**Exercise:**
Wherever a line in the data holds the word "metal", pull that line out.

(Beginning of Data records)

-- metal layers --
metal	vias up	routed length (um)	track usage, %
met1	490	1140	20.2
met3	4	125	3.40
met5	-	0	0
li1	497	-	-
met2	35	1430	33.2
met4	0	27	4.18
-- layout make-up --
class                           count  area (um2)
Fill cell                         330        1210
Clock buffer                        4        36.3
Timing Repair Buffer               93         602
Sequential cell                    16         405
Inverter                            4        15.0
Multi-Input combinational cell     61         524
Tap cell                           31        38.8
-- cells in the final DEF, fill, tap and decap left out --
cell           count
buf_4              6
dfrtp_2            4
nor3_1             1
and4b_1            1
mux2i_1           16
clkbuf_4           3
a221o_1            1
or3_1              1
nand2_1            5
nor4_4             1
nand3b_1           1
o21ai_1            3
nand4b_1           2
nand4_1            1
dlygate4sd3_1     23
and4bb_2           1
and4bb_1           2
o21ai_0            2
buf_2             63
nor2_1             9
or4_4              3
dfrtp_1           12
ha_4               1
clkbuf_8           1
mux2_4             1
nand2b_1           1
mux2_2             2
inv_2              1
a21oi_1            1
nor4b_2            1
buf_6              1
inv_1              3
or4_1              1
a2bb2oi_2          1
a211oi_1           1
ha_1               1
--- config.mk ---
export PLATFORM = sky130hd
export DESIGN_NAME = msb_locate
export DESIGN_NICKNAME = d
export VERILOG_FILES = /design/src/rtl/msb_locate_pkg.sv /design/src/rtl/msb_tree.sv /design/src/rtl/msb_blk_stage.sv /design/src/rtl/msb_locate.sv
export SDC_FILE = /design/constraint.sdc
export NUM_CORES = 2
export LEC_CHECK = 0
export ABC_CLOCK_PERIOD_IN_PS = 8700
export BUFFER_PORTS_ARGS = -buffer_cell sky130_fd_sc_hd__buf_2
export CAP_MARGIN = 20
export CORE_AREA = 2 2 405 407
export DETAILED_ROUTE_END_ITERATION = 6
export DIE_AREA = 0 0 407 409
export PLACE_DENSITY = 0.67
export SYNTH_ARGS = -nofsm -noshare
export SYNTH_HDL_FRONTEND = slang
export SYNTH_SLANG_ARGS = --single-unit
--- constraint.sdc ---
create_clock -name clk -period 8.7 [get_ports clk]
set_clock_uncertainty 0.05 [all_clocks]
set_input_delay 0.435 -clock clk [delete_from_list [all_inputs] [get_ports clk]]
set_output_delay 0.435 -clock clk [all_outputs]
set_load 0.01 [all_outputs]
--- src/rtl/msb_locate_pkg.sv ---
package msb_locate_pkg;
   typedef enum logic [1:0] {
      ST_IDLE  = 2'd0,
      ST_MERGE = 2'd1,
      ST_SCAN  = 2'd2
   } seq_state_e;
endpackage

--- src/rtl/msb_tree.sv ---
// Logarithmic priority tree: each level merges pairs, preferring the upper one.
module msb_tree #(
   parameter int unsigned LEAVES = 16,
   localparam int unsigned IX_W = $clog2(LEAVES)
) (
   input  logic              clk,
   input  logic              rst_n,
   input  logic [LEAVES-1:0] leaf_i,
   output logic              any_o,
   output logic [IX_W-1:0]   ix_o
);
   if (LEAVES < 2 || (1 << IX_W) != LEAVES) begin : g_bad_leaves
      $error("msb_tree: LEAVES must be a power of two of at least 2");
   end

   for (genvar l = 0; l <= IX_W; l++) begin : g_lvl
      localparam int unsigned CNT = LEAVES >> l;
      logic [CNT-1:0]  v;
      logic [IX_W-1:0] ix [CNT];
      if (l == 0) begin : g_leaf
         assign v = leaf_i;
         for (genvar i = 0; i < CNT; i++) begin : g_z
            assign ix[i] = '0;
         end
      end else begin : g_node
         for (genvar i = 0; i < CNT; i++) begin : g_pair
            assign v[i]  = g_lvl[l-1].v[2*i] | g_lvl[l-1].v[2*i+1];
            assign ix[i] = g_lvl[l-1].v[2*i+1]
                         ? (g_lvl[l-1].ix[2*i+1] | (IX_W'(1) << (l-1)))
                         : g_lvl[l-1].ix[2*i];
         end
      end
   end

   assign any_o = g_lvl[IX_W].v[0];
   assign ix_o  = g_lvl[IX_W].ix[0];

   // reported leaf is set and nothing above it is set
   a_r3_leaf_set: assert property (@(posedge clk) disable iff (!rst_n)
      any_o |-> leaf_i[ix_o]);
   a_r3_none_above: assert property (@(posedge clk) disable iff (!rst_n)
      any_o |-> ((leaf_i >> ix_o) == LEAVES'(1)));
endmodule
## config.mk

```make
export PLATFORM = sky130hd
export DESIGN_NAME = nbr_fault_bist
export DESIGN_NICKNAME = d
export VERILOG_FILES = /design/src/rtl/nbr_fault_bist.sv
export SDC_FILE = /design/constraint.sdc
export NUM_CORES = 1
export LEC_CHECK = 0
export BUFFER_PORTS_ARGS = -buffer_cell sky130_fd_sc_hd__buf_2
export CAP_MARGIN = 20
export CORE_UTILIZATION = 50
export CTS_BUF_LIST = sky130_fd_sc_hd__clkbuf_2 sky130_fd_sc_hd__clkbuf_4 sky130_fd_sc_hd__clkbuf_8
export DETAILED_ROUTE_END_ITERATION = 12
export GPL_TIMING_DRIVEN = 1
export PLACE_DENSITY_LB_ADDON = 0.25
export SYNTH_ARGS = -nofsm -noshare
export SYNTH_HDL_FRONTEND = slang
export SYNTH_SLANG_ARGS = --single-unit
```

## constraint.sdc

```tcl
create_clock -name clk -period 7.4 [get_ports clk]
set_input_delay 0 -clock clk [delete_from_list [all_inputs] [get_ports clk]]
set_output_delay 0 -clock clk [all_outputs]
set_load 0.03 [all_outputs]
```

(End of Data records)

**Answer box:**
-- metal layers --
metal	vias up	routed length (um)	track usage, %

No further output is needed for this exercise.